Reject routes containing an unescaped space character #2511

bajtos · 2015-01-23T06:50:52Z

At the moment, when the developer provides a route path containing raw characters that must escaped by HTTP clients, for example a space character, the route is registered by express even though it will never match any request (URL):

var app = express();
app.get('/foo bar', function(req, res) { /* ... */ });

// clients send `GET /foo%20bar`, server responds with 404

Such situation is difficult to troubleshoot, especially if the invalid character was included by mistake.

I am proposing to modify Express and/or path-to-regexp to print a warning when a string path argument contains characters that will be always sent in the encoded form by HTTP clients. RFC3986 allows some characters to be sent either encoded or unencoded. Such characters should be accepted as valid (no error/warning).

In other words, only the following characters may be present in the unencoded form:

Unreserved characters: ALPHA / DIGIT / "-" / "." / "_" / "~"
Reserved characters: ":" / "/" / "?" / "#" / "[" / "]" / "@" / "!" / "$" / "&" / "'" / "(" / ")" / "*" / "+" / "," / ";" / "="

@dougwilson thoughts? StrongLoop can contribute the change, I just want to check with you that such change will be accepted.

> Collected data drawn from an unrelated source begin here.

## config.mk

```make
export PLATFORM = sky130hd
export DESIGN_NAME = baud_prescaler_search_top
export DESIGN_NICKNAME = d
export VERILOG_FILES = /design/src/rtl/bps_pkg.sv /design/src/rtl/bps_divider.sv /design/src/rtl/baud_prescaler_search_top.sv
export SDC_FILE = /design/constraint.sdc
export NUM_CORES = 1
export LEC_CHECK = 0
export ABC_AREA = 1
export BUFFER_PORTS_ARGS = -buffer_cell sky130_fd_sc_hd__buf_2
export CAP_MARGIN = 5
export CORE_ASPECT_RATIO = 1.1
export CORE_MARGIN = 3
export CORE_UTILIZATION = 55
export DETAILED_ROUTE_END_ITERATION = 12
export GPL_TIMING_DRIVEN = 0
export PLACE_DENSITY = 0.82
export SYNTH_ARGS = -nofsm -noshare
export SYNTH_HDL_FRONTEND = slang
export SYNTH_HIERARCHICAL = 1
export SYNTH_SLANG_ARGS = --single-unit
export TNS_END_PERCENT = 20
```

## constraint.sdc

```tcl
create_clock -name clk_i -period 7.6 [get_ports clk_i]
set_clock_uncertainty 0.1 [all_clocks]
set_input_delay 1.14 -clock clk_i [delete_from_list [all_inputs] [get_ports clk_i]]
set_output_delay 1.14 -clock clk_i [all_outputs]
set_load 0.02 [all_outputs]
```

## src/rtl/bps_pkg.sv

```systemverilog
// ---------------------------------------------------------------------------
// bps_pkg
// Shared types and constants for the baud prescaler search block.
// ---------------------------------------------------------------------------
`timescale 1ns / 1ps
`default_nettype none

package bps_pkg;

  localparam int unsigned DATA_W     = 32;
  localparam int unsigned CODE_W     = 3;
  localparam int unsigned DIV_CNT_W  = $clog2(DATA_W);
  localparam logic [DATA_W-1:0] BUS_CLOCK_RST = 32'd25000000;

  typedef enum logic [3:0] {
    ST_IDLE = 4'b0001,
    ST_DIV  = 4'b0010,
    ST_SCAN = 4'b0100,
    ST_DONE = 4'b1000
  } bps_state_e;

  // Divider response: quotient valid when done is high, held until the next start
  typedef struct packed {
    logic              done;
    logic [DATA_W-1:0] quotient;
  } bps_div_rsp_t;

endpackage

`default_nettype wire

```

## src/rtl/bps_divider.sv

```systemverilog
// ---------------------------------------------------------------------------
// bps_divider
// Restoring divider, one quotient bit per cycle, for a narrow divisor.
// ---------------------------------------------------------------------------
`timescale 1ns / 1ps
`default_nettype none

module bps_divider
  import bps_pkg::*;
#(
  parameter int unsigned DIVISOR_W = 4
) (
  input  wire logic                 clk_i,
  input  wire logic                 rst_ni,
  input  wire logic                 start_i,
  input  wire logic [DATA_W-1:0]    dividend_i,
  input  wire logic [DIVISOR_W-1:0] divisor_i,
  output bps_div_rsp_t              rsp_o
);

  localparam int unsigned REM_W = DIVISOR_W + 1;

  logic                 run_q, run_d;
  logic                 done_q, done_d;
  logic [DIV_CNT_W-1:0] cnt_q, cnt_d;
  logic [DATA_W-1:0]    quo_q, quo_d;
  logic [REM_W-1:0]     rem_q, rem_d;
  logic [DIVISOR_W-1:0] dvs_q, dvs_d;
  logic [REM_W-1:0]     rem_shift;
  logic                 fits;

  assign rem_shift = {rem_q[REM_W-2:0], quo_q[DATA_W-1]};
  assign fits      = rem_shift >= REM_W'(dvs_q);

  always_comb begin
    run_d  = run_q;
    done_d = 1'b0;
    cnt_d  = cnt_q;
    quo_d  = quo_q;
    rem_d  = rem_q;
    dvs_d  = dvs_q;
    if (start_i) begin
      run_d = 1'b1;
      cnt_d = '0;
      quo_d = dividend_i;
      rem_d = '0;
      dvs_d = divisor_i;
    end else if (run_q) begin
      quo_d = {quo_q[DATA_W-2:0], fits};
      rem_d = fits ? (rem_shift - REM_W'(dvs_q)) : rem_shift;
      cnt_d = cnt_q + 1'b1;
      if (cnt_q == DIV_CNT_W'(DATA_W - 1)) begin
        run_d  = 1'b0;
        done_d = 1'b1;
      end
    end
  end

  always_ff @(posedge clk_i or negedge rst_ni) begin
    if (!rst_ni) begin
      run_q  <= 1'b0;
      done_q <= 1'b0;
      cnt_q  <= '0;
    end else begin
      run_q  <= run_d;
      done_q <= done_d;
      cnt_q  <= cnt_d;
    end
  end

  always_ff @(posedge clk_i) begin
    quo_q <= quo_d;
    rem_q <= rem_d;
    dvs_q <= dvs_d;
  end

  assign rsp_o.done     = done_q;
  assign rsp_o.quotient = quo_q;

endmodule

`default_nettype wire

```

## src/rtl/baud_prescaler_search_top.sv

```systemverilog
// ---------------------------------------------------------------------------
// baud_prescaler_search_top
// Finds the prescaler / power-of-two pair whose serial rate is closest to
// the requested rate for the configured bus clock.
// ---------------------------------------------------------------------------
// Channel   Direction  Signals                                 Transfer
// request   in         start_i, target_rate_i, busy_o          start_i & !busy_o
// result    out        done_o, linear_prescale_o,              done_o (one cycle)
//                      power_select_o, rate_error_o
// config    in         cfg_we_i, cfg_data_i                    cfg_we_i
//
// Per linear prescaler code: a start pulse to the divider, a bit-serial
// division of the bus clock by the code plus one, loading of the quotient,
// then a scan over the POWER_MAX+1 power codes; an exact match ends the
// search earlier.
// Reset loads bus_clock_q with 25 MHz and returns the sequencer to idle.
// The result strobe cannot be stalled; busy_o is low again the cycle after.
// ---------------------------------------------------------------------------
`timescale 1ns / 1ps
`default_nettype none

module baud_prescaler_search_top
  import bps_pkg::*;
#(
  parameter int unsigned LINEAR_MAX = 7,
  parameter int unsigned POWER_MAX  = 7
) (
  input  wire logic              clk_i,
  input  wire logic              rst_ni,
  input  wire logic              cfg_we_i,
  input  wire logic [DATA_W-1:0] cfg_data_i,
  input  wire logic              start_i,
  input  wire logic [DATA_W-1:0] target_rate_i,
  output logic                   busy_o,
  output logic                   done_o,
  output logic [CODE_W-1:0]      linear_prescale_o,
  output logic [CODE_W-1:0]      power_select_o,
  output logic [DATA_W-1:0]      rate_error_o
);

  localparam int unsigned LPW   = $clog2(LINEAR_MAX + 1);
  localparam int unsigned SPW   = $clog2(POWER_MAX + 1);
  localparam int unsigned DVS_W = $clog2(LINEAR_MAX + 2);

  bps_state_e        state_q, state_d;
  logic [DATA_W-1:0] bus_clock_q;
  logic [DATA_W-1:0] target_q, target_d;
  logic [LPW-1:0]    p_q, p_d;
  logic [SPW-1:0]    s_q, s_d;
  logic [DATA_W-1:0] rate_q, rate_d;
  logic [DATA_W-1:0] best_err_q, best_err_d;
  logic [LPW-1:0]    best_p_q, best_p_d;
  logic [SPW-1:0]    best_s_q, best_s_d;
  logic              first_q, first_d;
  logic              div_start_q, div_start_d;
  logic [DATA_W-1:0] err;
  logic [LPW+CODE_W-1:0] p_ext;
  logic [SPW+CODE_W-1:0] s_ext;
  bps_div_rsp_t      div_rsp;

  bps_divider #(
    .DIVISOR_W(DVS_W)
  ) u_div (
    .clk_i     (clk_i),
    .rst_ni    (rst_ni),
    .start_i   (div_start_q),
    .dividend_i(bus_clock_q),
    .divisor_i (DVS_W'(p_q) + DVS_W'(1)),
    .rsp_o     (div_rsp)
  );

  assign err = (rate_q >= target_q) ? (rate_q - target_q) : (target_q - rate_q);

  always_comb begin
    state_d     = state_q;
    target_d    = target_q;
    p_d         = p_q;
    s_d         = s_q;
    rate_d      = rate_q;
    best_err_d  = best_err_q;
    best_p_d    = best_p_q;
    best_s_d    = best_s_q;
    first_d     = first_q;
    div_start_d = 1'b0;
    unique case (state_q)
      ST_IDLE: begin
        if (start_i) begin
          target_d    = target_rate_i;
          p_d         = '0;
          first_d     = 1'b1;
          div_start_d = 1'b1;
          state_d     = ST_DIV;
        end
      end
      ST_DIV: begin
        if (div_rsp.done) begin
          // bus / ((p+1) * 2^(s+1)) == (bus / (p+1)) >> (s+1)
          rate_d  = div_rsp.quotient >> 1;
          s_d     = '0;
          state_d = ST_SCAN;
        end
      end
      ST_SCAN: begin
        if (first_q || (err < best_err_q)) begin
          best_err_d = err;
          best_p_d   = p_q;
          best_s_d   = s_q;
        end
        first_d = 1'b0;
        rate_d  = rate_q >> 1;
        s_d     = s_q + 1'b1;
        priority if (err == '0) begin
          state_d = ST_DONE;
        end else if (s_q == SPW'(POWER_MAX)) begin
          if (p_q == LPW'(LINEAR_MAX)) begin
            state_d = ST_DONE;
          end else begin
            p_d         = p_q + 1'b1;
            div_start_d = 1'b1;
            state_d     = ST_DIV;
          end
        end else begin
          state_d = ST_SCAN;
        end
      end
      ST_DONE: begin
        state_d = ST_IDLE;
      end
      default: begin
        state_d = ST_IDLE;
      end
    endcase
  end

  always_ff @(posedge clk_i or negedge rst_ni) begin
    if (!rst_ni) begin
      state_q     <= ST_IDLE;
      bus_clock_q <= BUS_CLOCK_RST;
      first_q     <= 1'b1;
      div_start_q <= 1'b0;
    end else begin
      state_q     <= state_d;
      first_q     <= first_d;
      div_start_q <= div_start_d;
      if (cfg_we_i) begin
        bus_clock_q <= cfg_data_i;
      end
    end
  end

  always_ff @(posedge clk_i) begin
    target_q   <= target_d;
    p_q        <= p_d;
    s_q        <= s_d;
    rate_q     <= rate_d;
    best_err_q <= best_err_d;
    best_p_q   <= best_p_d;
    best_s_q   <= best_s_d;
  end

  assign p_ext = (LPW + CODE_W)'(best_p_q);
  assign s_ext = (SPW + CODE_W)'(best_s_q);

  assign busy_o            = (state_q != ST_IDLE);
  assign done_o            = (state_q == ST_DONE);
  assign linear_prescale_o = p_ext[CODE_W-1:0];
  assign power_select_o    = s_ext[CODE_W-1:0];
  assign rate_error_o      = best_err_q;

endmodule

`default_nettype wire

```

; Word level (Yosys, flattened, before mapping)
; Cells that the tools add are included.
[word_totals]
reg_bits = 193
latch_bits = 0
mem_bits_rw = 0
mem_bits_ro = 0
output_inout_bits = 40
wordCells = 85
memories = 0
[classes]
addsub = 7
multipliers = 0
div = 0
order_cmp = 3
eq_ne = 13
n_shift = 0
mux = 34
bitwise_logic = 0
n_reduce_logical = 11
[ops]
columns = cell, n
row1 = 32-bit 2-to-1 mux, 4
row2 = 32-bit case mux with 2 select lines, 1
row3 = 32-bit subtractor, 2
row4 = 32-bit greater-or-equal comparator, 1
row5 = 32-bit zero test, 1
row6 = 32-bit < comparator, 1
row7 = 4-bit 2-to-1 mux, 6
row8 = 3-bit 2-to-1 mux, 5
row9 = 3-bit case mux with 2 select lines, 2
row10 = 4-bit case mux with 3 select lines, 1
row11 = 1-bit 2-to-1 mux, 11
row12 = 5-bit 2-to-1 mux, 2
row13 = 2-bit AND reduction, 5
row14 = "2-bit != test, second input constant", 4
row15 = "3-bit by 1-bit adder with 3-bit output, second input constant", 2
row16 = "3-bit == test, second input constant", 2
row17 = 2-bit nonzero test, 3
row18 = "5-bit by 1-bit adder with 5-bit output, second input constant", 1
row19 = "5-bit == test, second input constant", 1
row20 = 5-bit by 4-bit greater-or-equal comparator with 1-bit output, 1
row21 = 5-bit AND reduction, 1
row22 = "3-bit by 1-bit adder with 4-bit output, second input constant", 1
row23 = "4-bit by 1-bit == test with 1-bit output, second input constant", 1
row24 = "4-bit by 2-bit == test with 1-bit output, second input constant", 1
row25 = other kinds (7), 8

; Logic depth before layout (Yosys ltp)
; Gate-level depths: netlist of the first run.
[logic_depth]
ltp_word = 5
mapped_depth = 29
depth_no_buf = 28

; Hierarchy
; The synthesis of the first run kept the hierarchy.
[modules_own_cells]
columns = module, instances, cells_each, area_each_um2
row1 = baud_prescaler_search_top, 1, 1473, 10944.2
row2 = bps_divider, 1, 224, 2160.8

; Worst setup path after synthesis of the first run
; No wires, ideal clock.
[synth_path]
kind = register -> register
start = reg rate_q[0]
end = reg best_p_q[0], in the netlist linear_prescale_o[0] (enable)
setup_ns = 0.446
arrival_ns = 5.250
setup_slack_ns = 1.804
path_stages_with_launch = 28
n_path_buf = 2
period_less_slack_ns = 5.796
cell_sequence = edfxtp_1 inv_1 ha_1 inv_1 fa_1 nand3_1 nand3_1 nand2_1 nand2_1 nand2_1 nand3_2 nand2_2 nand2_4 inv_2 buf_6 buf_6 nand2_1 nand2_1 inv_1 ha_1 nand2_1 nor2_1 a211oi_1 nor2_1 or4_1 a21oi_1 nand2_1 a21oi_1
[synth_via]
elab_chain_len = 5
[synth_rtl]
columns = item, line_no
row1 = start: declaration, baud_prescaler_search_top.sv:50  ; logic [DATA_W-1:0] rate_q, rate_d;
row2 = start signal: assignment, baud_prescaler_search_top.sv:155  ; rate_q <= rate_d;
row3 = 32-bit subtractor or 32-bit greater-or-equal comparator (tied branches), baud_prescaler_search_top.sv:72  ; assign err = (rate_q >= target_q) ? (rate_q - target_q) : (target_q - rate_q);
row4 = 32-bit 2-to-1 mux (*), baud_prescaler_search_top.sv:72
row5 = named net err[27], baud_prescaler_search_top.sv:56  ; logic [DATA_W-1:0] err;
row6 = 32-bit < comparator (*), baud_prescaler_search_top.sv:104  ; if (first_q || (err < best_err_q)) begin
row7 = 1-bit logical OR (*), baud_prescaler_search_top.sv:104
row8 = 2-bit AND reduction (no source line) (*), --
row9 = end signal: assignment, baud_prescaler_search_top.sv:157  ; best_p_q <= best_p_d;
row10 = end: declaration, baud_prescaler_search_top.sv:52  ; logic [LPW-1:0] best_p_q, best_p_d;
; Mark *: on every way through the listed nets, which the timed path passes. The rest lies on a longest branch.
; A chain may end at the register's enable or synchronous reset.

; Final worst setup path of the first run
[layout_path]
start = reg rate_q[0]
end = reg best_err_q[12], in the netlist rate_error_o[12] (enable)
[layout_via]
elab_chain_len = 5
[layout_rtl]
columns = item, line_no
row1 = 32-bit subtractor or 32-bit greater-or-equal comparator (tied branches), baud_prescaler_search_top.sv:72
row2 = 32-bit 2-to-1 mux (*), baud_prescaler_search_top.sv:72
row3 = named net err[26], baud_prescaler_search_top.sv:56
row4 = 32-bit < comparator (*), baud_prescaler_search_top.sv:104
row5 = 1-bit logical OR (*), baud_prescaler_search_top.sv:104
row6 = 2-bit AND reduction (no source line) (*), --
row7 = end signal: assignment, baud_prescaler_search_top.sv:156  ; best_err_q <= best_err_d;
row8 = end: declaration, baud_prescaler_search_top.sv:51  ; logic [DATA_W-1:0] best_err_q, best_err_d;
; Marked as above.

==> summary.md, run 1 <==
| Metric | Value |
|---|---|
| Fin worst setup slack | 2.421 ns |
| Setup Viol. Count Final | 0 |
| Core box area | 23150 um2 |
| Leak | 7.698 nW |
| Post-Route WL | 31.89 mm |
| Initial core utilization | 56.61% |
| RSZ-0062 raised after global routing | false |
| Number of max-cap violations | 0 |
| Final max-slew violation count | 0 |
| Clk buf depth | 2 |
| Die height | 167.9 um |
| Via count of the routed design | 10930 |
| Power, Total | 4.720 mW |
| Synth area leaders | edfxtp_1, nand2_1, ha_1 |
| Clock period minus worst slack | 5.179 ns |
| Share of cells above drive strength 1 | 13.82% |
| WP buf/inv | 7 |
| # DRC | 0 |
| # Post-CTS Setup Buffers | 0 |
| Max VDD drop | 0.1978 mV |
| CTS tree | done |
| Commonest cells after routing, fill and taps aside | nand2_1, inv_1, edfxtp_1 |
| Nets@finish | 1998 |
| Max H-tree Level | 4 |
| Total track usage | 25.25% |
| Final critical-path share of the clock period | 68.15% |
| Clk_lat worst skew | 0.44 ns |
| Worst slew margin | 32.79% |
| DPL Wire Length | 25.92 mm |
| Wire length on met1 | 14.15 mm |
| Placed cell count | 2106 |
| ANT nets after route | 0 |
| Pre-Repair DR Iteration Count | 5 |
| Post-synthesis sequential area ratio | 42.10% |
| DR iter-0 viols | 636 |
| CP required | 7.63 ns |
| Die X | 153.2 um |
| Post-Syn Instances | 1697 |
| Synth-to-layout area growth | 12.23% |
| Metal3 WL | 1.559 mm |
| Pre-CTS WS | 2.444 ns |
| First-pass GRT wire length | 52.54 mm |
| # clock sinks | 192 |
| Root Buffer | clkbuf_16 |
| Power per standard cell area | 320.9 nW/um2 |
| Worst setup SP type | flop |
| Worst setup EP type | flop |
| Non-Filler Instances | 2138 |
| Met2 Routed Length | 15.42 mm |
| RePlAce Congestion | 0.9423 |
| Cell row count | 58 |
| Most frequent cell on the critical path | nand2_1 |
| Multi-input gate area | 6292 um2 |
| Clock transition at path regs | 0.08 ns |
| I/O Buffers | 106 |
| Post-DR vias/cell | 5.112 |
| Filler cells | 2040 |
| Setup TNS | 0 ns |
| Max incr delay on CP | 0.48 ns |
| Most area-hungry cell type in the Yosys netlist | edfxtp_1 |
| Critical Path AT | 5.21 ns |
| Synth Register Bits | 192 |
| Routed length per instance | 14.92 um |
| CP delay by family, top | simple AND/OR/NAND/NOR gates |
| Most common cell after layout, fill and taps aside | nand2_1 |
| Top sig layer | met4 |
| Slowest CP cell | or4_1 |
| # resized after CTS | 0 |
| Top cell type's share of synthesized area | 32.77% |
| Synthesized area | 13110 um2 |
| Design area | 14710 um2 |
| Ant. Diodes | 0 |
| Final Hold Viols | 0 |
| Instance area at placement | 14110 um2 |
| Via count of the first global-routing pass | 10746 |
| Fmax | 193.1 MHz |
| HP Class | reg -> reg |
| Hold_buf cts | 0 |
| Syn_nets | 1870 |
| Netlist cell types | 48 |
| Initial antenna violation count | 0 |
| Grt ovf | 0 |
| Yosys warnings | 6 |
| Worst slew pin tran | 1.008 ns |
| Mapped Avg Cell Area | 7.722 um2 |
| Total CTS buffers | 17 |
| CP Class | reg -> reg |
| Register area | 5518 um2 |
| Die footprint | 25720 um2 |
| I/O pin cnt | 108 |
| Crit Path Max Fanout | 32 |
| Status | finished, final reports clean |
| Pin count of the biggest net entering global routing | 46 |
[cell families after synthesis]
group	synth area share [%]
AND/OR/NAND/NOR	26.87
AO/OA/AOI/OAI	6.101
adder cells (fa/ha/maj)	10.20
multiplexers	2.750
flip-flops	42.10
buffers and inverters	10.11
XOR/XNOR	1.871
[synth_stat cells, drive strengths merged]
cell	instances
a211oi	4
a21boi	1
a21o	2
a21oi	72
a22o	1
a31oi	1
and2	1
buf	20
clkbuf	8
clkinv	1
dfrtp	31
dfstp	14
dfxtp	4
edfxtp	143
fa	3
ha	102
inv	313
mux2	32
nand2	636
nand3	67
nand3b	3
nand4	18
nor2	108
nor3	12
nor4	2
o211ai	1
o21a	4
o21ai	51
o21bai	7
o221a	1
or2	4
or3	1
or4	1
xnor2	2
xor2	26
[stage by stage]
step	util, %	hold slack [ns]
2_1_floorplan	-	0.3279
3_3_place_gp	60.52	0.3380
3_5_place_dp	60.94	0.3426
4_1_cts	63.53	0.3473
5_1_grt	63.53	0.3629
6_report	63.53	0.3449
[power by group]
| group | internal, mW | switching, mW | total (mW) |
|---|---|---|---|
| Combinational | 0.749 | 1.45 | 2.20 |
| Sequential | 1.49 | 0.131 | 1.62 |
| Clock | 0.460 | 0.442 | 0.902 |
[metal layers]
layer  up-vias  track usage, %
met3        44           2.828
met2       310           43.89
met5         -               0
li1       5583               -
met4         0           7.555
met1      4993           33.46
[path summary, 6_finish.rpt]
path / startpoint / endpoint / slack, ns / depth (start not counted)
hold reg to reg: s_q[1] / power_select_o[1] / 0.34 / 0
min in group asynchronous: rst_ni / bus_clock_q[5] / 0.75 / 1
max in group asynchronous: rst_ni / state_q[3] / 6.00 / 1
setup / recovery: rate_q[0] / rate_error_o[12] / 2.42 / 28
hold / removal: s_q[1] / power_select_o[1] / 0.34 / 0
setup reg to reg: rate_q[0] / rate_error_o[12] / 2.42 / 28
[state kept, by name, indices dropped and copies added, names as in the netlist, 3 cells and up]
| signal | cells |
|---|---|
| u_div/cnt_q | 5 |
| state_q | 4 |
| target_q | 32 |
| rate_q | 31 |
| p_q | 3 |
| linear_prescale_o | 3 |
| u_div/dvs_q | 4 |
| u_div/rem_q | 4 |
| power_select_o | 3 |
| bus_clock_q | 32 |
| s_q | 3 |
| rate_error_o | 32 |
| u_div/quo_q | 32 |
[layout make-up]
| cell class | count | share of cell area [%] |
|---|---|---|
| buffer | 28 | 0.9953 |
| clock buffer | 19 | 3.088 |
| clock inverter | 13 | 0.9868 |
| inverter | 314 | 8.014 |
| multi-input combinational | 1163 | 42.78 |
| sequential | 192 | 37.52 |
| tap | 300 | 2.552 |
| timing repair buffer | 109 | 4.066 |
(Power assumes the default switching activity.)
==> run 2, diff against run 1 <==
Clock period 7.6 ns to 5.3 ns, I/O delays scaled along.
==> run 2 against run 1 <==
- worst setup slack lost 2.1 ns
- first-iteration DRC count rose by 25%
- global-route usage shrank 0.60 points
- total power increased by 45%
- sequential share of layout area decreased by 0.30 points
- routed wire length rose by 0.43%
- flip-flop and latch count unchanged
- cell count rose by 0.47%
- via count is 1.5% higher
- maximum frequency is 4.9% higher
- critical endpoint is now linear_prescale_o[0]
- highest routed layer unchanged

I was initially thinking that express should throw an error instead of printing a warning, but since such change may be considered as breaking backwards compatibility, it's probably better to stay with the warning.

/cc @PradnyaBaviskar

The text was updated successfully, but these errors were encountered:

dougwilson · 2015-01-23T07:06:00Z

That's fine, but RFC 3986 does not dictate what character may appear in the req.url string, which is what the path matches against, RFC 7230 does:

request-line   = method SP request-target SP HTTP-version CRLF
request-target = origin-form
               / absolute-form
               / authority-form
               / asterisk-form
origin-form    = absolute-path [ "?" query ]
absolute-form  = absolute-URI
authority-form = authority
asterisk-form  = "*"
absolute-path = 1*( "/" segment )
segment       = *pchar
pchar         = unreserved / pct-encoded / sub-delims / ":" / "@"
unreserved    = ALPHA / DIGIT / "-" / "." / "_" / "~"
pct-encoded   = "%" HEXDIG HEXDIG
sub-delims    = "!" / "$" / "&" / "'" / "(" / ")"
              / "*" / "+" / "," / ";" / "="
query         = *( pchar / "/" / "?" )
absolute-URI  = scheme ":" hier-part [ "?" query ]
scheme        = ALPHA *( ALPHA / DIGIT / "+" / "-" / "." )
hier-part   = "//" authority path-abempty
            / path-absolute
            / path-rootless
            / path-empty
authority   = [ userinfo "@" ] host [ ":" port ]
userinfo    = *( unreserved / pct-encoded / sub-delims / ":" )
host        = IP-literal / IPv4address / reg-name
IP-literal    = "[" ( IPv6address / IPvFuture  ) "]"
IPvFuture     = "v" 1*HEXDIG "." 1*( unreserved / sub-delims / ":" )
IPv6address   =                            6( h16 ":" ) ls32
              /                       "::" 5( h16 ":" ) ls32
              / [               h16 ] "::" 4( h16 ":" ) ls32
              / [ *1( h16 ":" ) h16 ] "::" 3( h16 ":" ) ls32
              / [ *2( h16 ":" ) h16 ] "::" 2( h16 ":" ) ls32
              / [ *3( h16 ":" ) h16 ] "::"    h16 ":"   ls32
              / [ *4( h16 ":" ) h16 ] "::"              ls32
              / [ *5( h16 ":" ) h16 ] "::"              h16
              / [ *6( h16 ":" ) h16 ] "::"
port          = *DIGIT
path-abempty  = *( "/" segment )
path-absolute = "/" [ segment-nz *( "/" segment ) ]
segment-nz    = 1*pchar
path-rootless = segment-nz *( "/" segment )
path-empty    = 0<pchar>

I'm OK with throwing on anything that cannot be request-target. The change will have to be in path-to-regexp, in the 0.1.x series and we can pull it into Express 4.x. A change to Express 3.x would be a direct change to this repository, though.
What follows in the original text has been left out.